FIG. 2 are drawings showing each layer passed the adhesive layer forming process, FIG. 2(A) is a plane drawing and FIG. 2(B) is a cross-sectional drawing;

FIG. 3 are drawings schematically showing the pocket forming and adhesive gathering process (B process) and the pocket sealing process (C process), FIG. 3(A) is a perspective drawing, FIG. 3(B) is a cross-sectional drawing and FIG. 3(C) is an enlarged drawing showing a seal roll used in the processes;

FIG. 4 is a drawing schematically showing a state in which the films are passing through the contact zone;

FIG. 5 are drawings showing each layer after passing the contact zone, FIG. 5(A) is a plane drawing and FIG. 5(B) is a cross-sectional drawing;

FIG. 6 are drawings showing a structure of the adhesive type heat-generation. FIG. 6(A) is a plane drawing and FIG. 6(B) is a cross-section drawing;

FIG. 7 is a drawing showing the cutting process;

FIG. 8 are drawings showing shapes of the pocket.

EXPLANATION OF REFERENCES

• 1 adhesive type heat-generation
• 3 release film
• 4 adhesive layer
• 5 base film
• 6 heating composition
• 7 air-permeable film
• 11 peripheral edge (heat-sealed portion)
• 13 pocket
• 30 adhesive layer forming process
• 33 release film roll
• 35 base film roll
• 37 coater roll
• 39 clearance roll
• 41 hopper
• 43,45,47 tension roll
• 50 three-layered film
• 60 a pocket forming and adhesive gathering process
• 61 seal roll pair
• 63,65 seal rolls
• 67 hopper
• 69 measuring apparatus
• 69a outlet
• 70 sheet
• 71 concave portion
• 73 border portion
• 75 tension roll
• 81 tension roll
• 90 cutting process
• 91,93 rotary blades
• 95 belt conveyer

Claims

1-4. (canceled)

5. A process for producing an adhesive type heat-generation comprising a release film, a hydrous hydrophilic adhesive layer, a base film, a heating composition layer and an air-permeable film stacking up in the order comprising:

A process in which said hydrous hydrophilic adhesive layer is spread and sandwiched between said release film and said base film in a predetermined thickness while continuously feeding said release film and said base film from respective rolls to form said adhesive layer;

B process in which said base film on its side opposite to said adhesive layer and said air-permeable film are joined, peripheral edges of said films are melt-bonded to form a heat-sealed peripheral edge and thus to form a pocket between said base film and said air-permeable film for containing a heating composition, and simultaneously therewith, an adhesive of said adhesive layer is pushed and gathered inside said heat-sealed peripheral edge; and

C process in which said heating composition layer is formed in said pocket and sealed said pocket at the same time of, or, before or after the formation of said pocket,

wherein said adhesive is spread on an inside area at a predetermined distance from both side edges of said release film in said A process and

a contour of a planer area on which said adhesive layer is applied is substantially conformed to a contour of said pocket in said B process.

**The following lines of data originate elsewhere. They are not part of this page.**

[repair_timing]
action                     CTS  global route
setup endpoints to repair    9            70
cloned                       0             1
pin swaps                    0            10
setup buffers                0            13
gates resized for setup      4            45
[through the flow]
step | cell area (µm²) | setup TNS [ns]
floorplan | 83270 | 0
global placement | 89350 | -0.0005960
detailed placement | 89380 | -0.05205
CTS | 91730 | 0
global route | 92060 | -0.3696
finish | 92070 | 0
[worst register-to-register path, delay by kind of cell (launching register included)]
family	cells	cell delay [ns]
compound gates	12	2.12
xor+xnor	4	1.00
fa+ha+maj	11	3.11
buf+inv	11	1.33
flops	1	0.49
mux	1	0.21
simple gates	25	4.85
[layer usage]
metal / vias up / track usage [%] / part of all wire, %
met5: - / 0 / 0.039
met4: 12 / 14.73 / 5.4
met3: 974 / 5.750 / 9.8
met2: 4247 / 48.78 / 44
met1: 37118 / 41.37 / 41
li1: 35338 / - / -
What follows belongs to an exercise in optimizing a design on an open flow for small area and a short achievable clock period; a production flow would make more cautious choices.
Only simulation tests tie the RTL to the original design; equivalence was not proved.
Power and IR drop assume default switching activity.

==> flow/design.v, too long to show whole: its modules and the start of the top module <==
// module tscalar_exec: 1799 lines
module tscalar_exec (
    input  wire        clk,
    input  wire        rst,          
    input  wire        in_valid,
    input  wire [39:0] instr,        
    input  wire [31:0] rs_val,
    input  wire [31:0] rt_val,
    output reg         out_valid,
    output reg         out_we,       
    output reg  [4:0]  out_rd,
    output wire [31:0] out_wdata,
    output reg         out_we2,      
    output wire [31:0] out_wdata2,
    output reg         out_sat,      
    output reg         out_ill       
);
  // ...
==> flow/run.sh <==
#!/bin/bash
# synth_recipe.tcl (not shown) runs the flow's synth.tcl, then flattens the netlist and writes it again
# the make line also repeats each setting of config.mk as NAME=value (left out here)
make -C /OpenROAD-flow-scripts/flow DESIGN_CONFIG=/design/flow/config.mk WORK_HOME=/design/flow/orfs CLKGATE_MAP_FILE= SYNTH_SCRIPT=/design/flow/synth_recipe.tcl finish
==> flow/config.mk <==
export PLATFORM = sky130hd
export DESIGN_NAME = tscalar_exec
export DESIGN_NICKNAME = tscalar_exec
export VERILOG_FILES = /design/flow/design.v
export SDC_FILE = /design/flow/constraint.sdc
export NUM_CORES = 4
export LEC_CHECK = 0
export ABC_AREA = 1
export CAP_MARGIN = 20
export CORE_MARGIN = 2
export CORE_UTILIZATION = 50
export CTS_CLUSTER_DIAMETER = 30
export CTS_CLUSTER_SIZE = 8
export PLACE_DENSITY = 0.65
export SETUP_SLACK_MARGIN = 5
export SLEW_MARGIN = 20
==> flow/constraint.sdc <==
create_clock -name core_clock -period 10.5 [get_ports {clk}]
set_input_delay 2.1000 -clock core_clock [delete_from_list [all_inputs] [get_ports {clk}]]
set_output_delay 2.1000 -clock core_clock [all_outputs]
set_load 0.01 [all_outputs]
==> impl_results.md, run 1 <==
- Post-synthesis cell count: 4983
- Non-clk buf share: 0.109
- Yosys top cell area share: 0.234
- Vias/cell: approximately 6.6
- Worst path cell trace: a21o_1 > a21oi_2 > o21bai_2 > fa_2 > fa_2 > a31oi_4 > o21ai_2 > a21boi_2 > o21ai_2 > a21boi_2 > buf_4 > buf_6 > buf_6 > buf_6 > buf_6 > buf_6 > buf_6 > buf_6 > buf_6 > buf_6 > buf_6 > xnor2_2 > buf_2
- Hold depth: 0
- Simple-gate share of the synthesized area: 0.162
- Routing usage on met3: 0.188
- Logic pwr share: 0.779
- Top delay family on crit path: compound AO/OA/AOI/OAI gates
- First-pass GRT wire length: 258000 um
- Clock share of power: 0.104
- Clk_skew: 14.3 ps
- Gr busiest metal: met2
- Final Hold Fails: 0
- Power in combinational cells: 4890 uW
- Adder-cell share of the synthesized area: 0.296
- Ys flop type: dfxtp_1
- PortBufs: about 150
- Number of clock-tree buffers in the layout: 18
- Critical R2R Capture: o_g[3]
- Layout cells sized above 1: 0.108
- CP endpoint: out_wdata[12]
- Design area: 42200 um2
- Multi-input gates: 3642
- Met1 Track Usage GR: 0.607
- Status: timing/DRC/antenna clean
- Critical path type: reg -> out
- Main combinational cell family by area after synthesis: adder cells
- Final wirelength: between 150000 and 200000 um
- Leading cell kind: multi-input combinational cells
- Clock-net power: 653 uW
- Min Tclk post-route: roughly 5900 ps
- Placer Congestion: around 1.1
- Sequential Area: 3520 um2
- Flop pwr share: 0.117
- Async set or reset register ratio after synthesis: 0
- Critical R2R Launch: r_b[7]
- DRC: 0
- Unique masters post-synth: 56
- Hpwl dp: 131000 um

6. The process for producing an adhesive type heat-generation according to claim 5,

wherein said adhesive type heat-generation will be mass-produced by arranging said heat-generations in the longitudinal and width directions of the film, and then said film will be cut along said heat-sealed portions so as to divide each adhesive type heat-generation individually.

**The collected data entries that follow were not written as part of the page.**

What follows belongs to an exercise in optimizing a design on an open flow for small area, a short achievable clock period and few clock cycles per item; a production flow would make more cautious choices.
Function not checked in this run: the RTL went through the layout flow alone.
Power and IR drop assume default switching activity.

==> design/flow/design.v <==
module qic_dec (
    input  wire         clk,
    input  wire         rst,         
    input  wire         in_valid,
    output wire         in_ready,
    input  wire         in_first,    
    input  wire [127:0] in_bits,     
    input  wire [383:0] in_rel,      
    output reg          out_valid,
    output reg  [119:0] out_data,
    output reg  [2:0]   out_corr     
);
    localparam [7:0] MARKER = 8'hB4;
    localparam [895:0] COLS = 896'h01010101010101fffbefcf7ebcf8efdbaf4e7cb8f0dfbb6ecd7ab4e8cf9b2e4c78b0e0bf7aedcb76acd8af5aad4a74a8d09f3a6cc972a4c88f1a2c4870a0bf7cf5e3b74e5c376cd5a3364c582f5cb562b54a54274c952234484f9e3a70d9a3260b962a50992223c70d182c5090e18283;
    localparam [895:0] POSS = 896'hefdbaf4e7cb8f0dfbb6ecd7ab4e8cf9b2e4c78b0e0bf7aedcb76acd8af5aad4a74a8d09f3a6cc972a4c88f1a2c4870a0c07ef9ebc76e9cfe70ddb3568cd93160bd72d58ad529509d325488d121407cf1d386cd7d3260b962a50992224078e1a305fc14244070c1427b06080fa01e7c7f;
    function automatic [6:0] col_oh(input [127:0] oh);
        integer k;
        begin
            col_oh = 7'd0;
            for (k = 0; k < 128; k = k + 1)
                if (oh[k]) col_oh = col_oh | COLS[7*k +: 7];
        end
    endfunction
    function automatic [127:0] dec_col(input [6:0] c);
        integer k;
        begin
            for (k = 0; k < 128; k = k + 1)
                dec_col[k] = (c == COLS[7*k +: 7]);
        end
    endfunction
    function automatic [2:0] nxt_of(input [7:0] pres, input [2:0] v);
        integer u;
        begin
            nxt_of = 3'd0;
            for (u = 7; u >= 0; u = u - 1)
                if (pres[u] && u > v) nxt_of = u[2:0];
        end
    endfunction
    function automatic [128:0] ffs(input [127:0] m);
        reg [15:0]  gany, gtwo, gpre;
        reg [127:0] lp, oh;
        integer g, j;
        begin
            for (g = 0; g < 16; g = g + 1) begin
                lp[8*g] = 1'b0;
                for (j = 1; j < 8; j = j + 1)
                    lp[8*g+j] = lp[8*g+j-1] | m[8*g+j-1];
                gany[g] = |m[8*g +: 8];
                gtwo[g] = |(m[8*g +: 8] & lp[8*g +: 8]);
            end
            gpre[0] = 1'b0;
            for (g = 1; g < 16; g = g + 1)
                gpre[g] = gpre[g-1] | gany[g-1];
            for (g = 0; g < 16; g = g + 1)
                for (j = 0; j < 8; j = j + 1)
                    oh[8*g+j] = m[8*g+j] & ~lp[8*g+j] & ~gpre[g];
            ffs = {(|gtwo) | (|(gany & gpre)), oh};
        end
    endfunction
    function automatic [127:0] selv(input [1023:0] dv, input [2:0] u);
        integer i;
        begin
            for (i = 0; i < 128; i = i + 1)
                selv[i] = dv[8*i + u];
        end
    endfunction
    function automatic [127:0] eqv(input [383:0] r, input [2:0] u);
        integer i;
        begin
            for (i = 0; i < 128; i = i + 1)
                eqv[i] = (r[3*i +: 3] == u);
        end
    endfunction
    reg         v0;
    reg [127:0] rb;
    reg [383:0] rr;
    assign in_ready = 1'b1;
    always @(posedge clk) begin
        v0 <= in_valid & ~rst;
        rb <= in_first ? (in_bits ^ {MARKER, 120'd0}) : in_bits;
        rr <= in_rel;
    end
    reg [7:0] syn0;
    integer k;
    always @(*) begin
        syn0 = 8'd0;
        for (k = 0; k < 128; k = k + 1)
            if (rb[k]) syn0 = syn0 ^ {1'b1, COLS[7*k +: 7]};
    end
    reg [1023:0] dv;
    reg [7:0]    pres;
    integer v;
    always @(*) begin
        for (k = 0; k < 128; k = k + 1)
            for (v = 0; v < 8; v = v + 1)
                dv[8*k + v] = (rr[3*k +: 3] == v);
        for (v = 0; v < 8; v = v + 1) begin
            pres[v] = 1'b0;
            for (k = 0; k < 128; k = k + 1)
                pres[v] = pres[v] | dv[8*k + v];
        end
    end
    reg [2:0]   mu0, mu1, mu2;
    reg [127:0] mt0, mt1, mt2, oh0, oh1;
    reg         tw0, tw1;
    always @(*) begin
        mu0 = 3'd7;
        for (v = 7; v >= 0; v = v - 1)
            if (pres[v]) mu0 = v[2:0];
        mt0 = selv(dv, mu0);
        {tw0, oh0} = ffs(mt0);
        if (tw0) begin
            mu1 = mu0;
            mt1 = mt0 & ~oh0;
        end else begin
            mu1 = nxt_of(pres, mu0);
            mt1 = selv(dv, mu1);
        end
        {tw1, oh1} = ffs(mt1);
        if (tw1) begin
            mu2 = mu1;
            mt2 = mt1 & ~oh1;
        end else begin
            mu2 = nxt_of(pres, mu1);
            mt2 = selv(dv, mu2);
        end
    end
    wire [6:0] c0w = col_oh(oh0);
    wire [6:0] y0w = syn0[6:0] ^ (syn0[7] ? 7'd0 : c0w);
    reg         va;
    reg [119:0] a_data;
    reg [383:0] a_rel;
    reg [127:0] a_mt;
    reg [7:0]   a_pres;
    reg [2:0]   a_mu, a_r0, a_r1;
    reg [6:0]   a_c0, a_c1, a_y0, a_y1;
    reg         a_s7;
    always @(posedge clk) begin
        va     <= v0 & ~rst;
        a_data <= rb[119:0];
        a_rel  <= rr;
        a_mt   <= mt2;
        a_pres <= pres;
        a_mu   <= mu2;
        a_r0   <= mu0;
        a_r1   <= mu1;
        a_c0   <= c0w;
        a_c1   <= col_oh(oh1);
        a_y0   <= y0w;
        a_y1   <= y0w ^ c0w;
        a_s7   <= syn0[7];
    end
    reg [2:0]   mu3;
    reg [127:0] mt3, oh2, oh3;
    reg         tw2, tw3;
    always @(*) begin
        {tw2, oh2} = ffs(a_mt);
        if (tw2) begin
            mu3 = a_mu;
            mt3 = a_mt & ~oh2;
        end else begin
            mu3 = nxt_of(a_pres, a_mu);
            mt3 = eqv(a_rel, mu3);
        end
        {tw3, oh3} = ffs(mt3);
    end
    wire [6:0] c2w = col_oh(oh2);
    wire [6:0] c3w = col_oh(oh3);
    wire [6:0] cb [0:3];
    assign cb[0] = a_c0; assign cb[1] = a_c1; assign cb[2] = c2w; assign cb[3] = c3w;
    reg [6:0]   sf  [0:7];    
    reg [2:0]   er  [0:7];    
    reg [127:0] ep;
    integer p, i, kk;
    always @(*) begin
        for (p = 0; p < 8; p = p + 1) begin
            sf[p] = (p[0] ^ p[1] ^ p[2]) ? a_y1 : a_y0;
            for (i = 1; i < 4; i = i + 1)
                if (p[i-1]) sf[p] = sf[p] ^ cb[i];
            ep = dec_col(sf[p]);
            er[p] = 3'd0;
            for (kk = 0; kk < 128; kk = kk + 1)
                if (ep[kk]) er[p] = er[p] | a_rel[3*kk +: 3];
        end
    end
    reg         v1;
    reg [119:0] q_data;
    reg [6:0]   q_c0, q_c1, q_c2, q_c3;
    reg [2:0]   q_r0, q_r1, q_r2, q_r3;
    reg [6:0]   q_sf [0:7];
    reg [2:0]   q_er [0:7];
    reg         q_s7;
    always @(posedge clk) begin
        v1     <= va & ~rst;
        q_data <= a_data;
        q_c0   <= a_c0;
        q_c1   <= a_c1;
        q_c2   <= c2w;
        q_c3   <= c3w;
        q_r0   <= a_r0;
        q_r1   <= a_r1;
        q_r2   <= a_mu;
        q_r3   <= mu3;
        q_s7   <= a_s7;
        for (p = 0; p < 8; p = p + 1) begin
            q_sf[p] <= sf[p];
            q_er[p] <= er[p];
        end
    end
    wire [127:0] h0 = dec_col(q_c0);
    wire [127:0] h1 = dec_col(q_c1);
    wire [127:0] h2 = dec_col(q_c2);
    wire [127:0] h3 = dec_col(q_c3);
    wire [6:0] cc [0:3];
    wire [2:0] rl [0:3];
    assign cc[0] = q_c0; assign cc[1] = q_c1; assign cc[2] = q_c2; assign cc[3] = q_c3;
    assign rl[0] = q_r0; assign rl[1] = q_r1; assign rl[2] = q_r2; assign rl[3] = q_r3;
    reg       bf   [0:7];    
    reg [4:0] ss   [0:15];   
    reg [4:0] bsF  [0:7], bsZ [0:7];
    reg [2:0] nF   [0:7], nZ  [0:7];
    reg       hit  [0:7];
    reg       okZ  [0:7];
    reg [5:0] cF   [0:7];
    reg [2:0] chF  [0:7];
    reg [5:0] wc   [0:7];    
    reg [2:0] wn   [0:7];
    reg [3:0] wm   [0:7];
    reg       wf   [0:7];
    reg [3:0] mF, mZ;
    reg [4:0] s01  [0:3], s23 [0:3];
    integer q;
    always @(*) begin
        s01[0] = 5'd0; s01[1] = {2'd0, rl[0]}; s01[2] = {2'd0, rl[1]}; s01[3] = rl[0] + rl[1];
        s23[0] = 5'd0; s23[1] = {2'd0, rl[2]}; s23[2] = {2'd0, rl[3]}; s23[3] = rl[2] + rl[3];
        for (i = 0; i < 16; i = i + 1)
            ss[i] = s01[i % 4] + s23[i / 4];
        for (p = 0; p < 8; p = p + 1) begin
            bf[p] = ~q_s7 ^ p[0] ^ p[1] ^ p[2];
            okZ[p] = (q_sf[p] == q_c0);
        end
        for (p = 0; p < 8; p = p + 1) begin
            mF = {p[2:0], bf[p]};
            mZ = {p[2:0], ~bf[p]};
            bsF[p] = bf[p] ? ss[2*p+1] : ss[2*p];
            bsZ[p] = bf[p] ? ss[2*p] : ss[2*p+1];
            nF[p]  = mF[0] + mF[1] + mF[2] + mF[3];
            nZ[p]  = mZ[0] + mZ[1] + mZ[2] + mZ[3];
            hit[p] = bf[p] & okZ[p];
            for (i = 0; i < 3; i = i + 1)
                if (p[i]) hit[p] = hit[p] | okZ[p ^ (1 << i)];
            cF[p]  = hit[p] ? {1'b0, bsF[p]} - {3'd0, q_er[p]} : {1'b0, bsF[p]} + {3'd0, q_er[p]};
            chF[p] = hit[p] ? nF[p] - 3'd1 : nF[p] + 3'd1;
            if (okZ[p] && ({1'b0, bsZ[p]} < cF[p] || ({1'b0, bsZ[p]} == cF[p] && bf[p]))) begin
                wc[p] = {1'b0, bsZ[p]}; wn[p] = nZ[p]; wm[p] = mZ; wf[p] = 1'b0;
            end else begin
                wc[p] = cF[p];  wn[p] = chF[p]; wm[p] = mF; wf[p] = 1'b1;
            end
        end
    end
    reg [7:0] win;
    always @(*) begin
        for (p = 0; p < 8; p = p + 1) begin
            win[p] = 1'b1;
            for (q = 0; q < 8; q = q + 1) begin
                if (q < p && !(wc[p] < wc[q])) win[p] = 1'b0;
                if (q > p && !(wc[p] <= wc[q])) win[p] = 1'b0;
            end
        end
    end
    reg [3:0] bm;
    reg [2:0] bn;
    reg [6:0] bs;
    reg       bx;
    always @(*) begin
        bm = 4'd0; bn = 3'd0; bs = 7'd0; bx = 1'b0;
        for (p = 0; p < 8; p = p + 1)
            if (win[p]) begin
                bm = bm | wm[p];
                bn = bn | wn[p];
                bs = bs | q_sf[p];
                bx = bx | wf[p];
            end
    end
    wire [127:0] he   = dec_col(bs);
    wire [127:0] flip = ({128{bm[0]}} & h0) | ({128{bm[1]}} & h1) |
                        ({128{bm[2]}} & h2) | ({128{bm[3]}} & h3);
    wire [127:0] flip2 = flip ^ ({128{bx}} & he);
    always @(posedge clk) begin
        out_valid <= v1 & ~rst;
        out_data  <= q_data ^ flip2[119:0];
        out_corr  <= bn;
    end
endmodule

7. The process for producing an adhesive type heat-generation according to claim 5,

wherein a plane on which said adhesive layer is applied is made into a gourd-shape, a heart-shape or an oval shape.

8. The process for producing an adhesive type heat-generation according to claim 6,

wherein a plane on which said adhesive layer is applied is made into a gourd-shape, a heart-shape or an oval shape.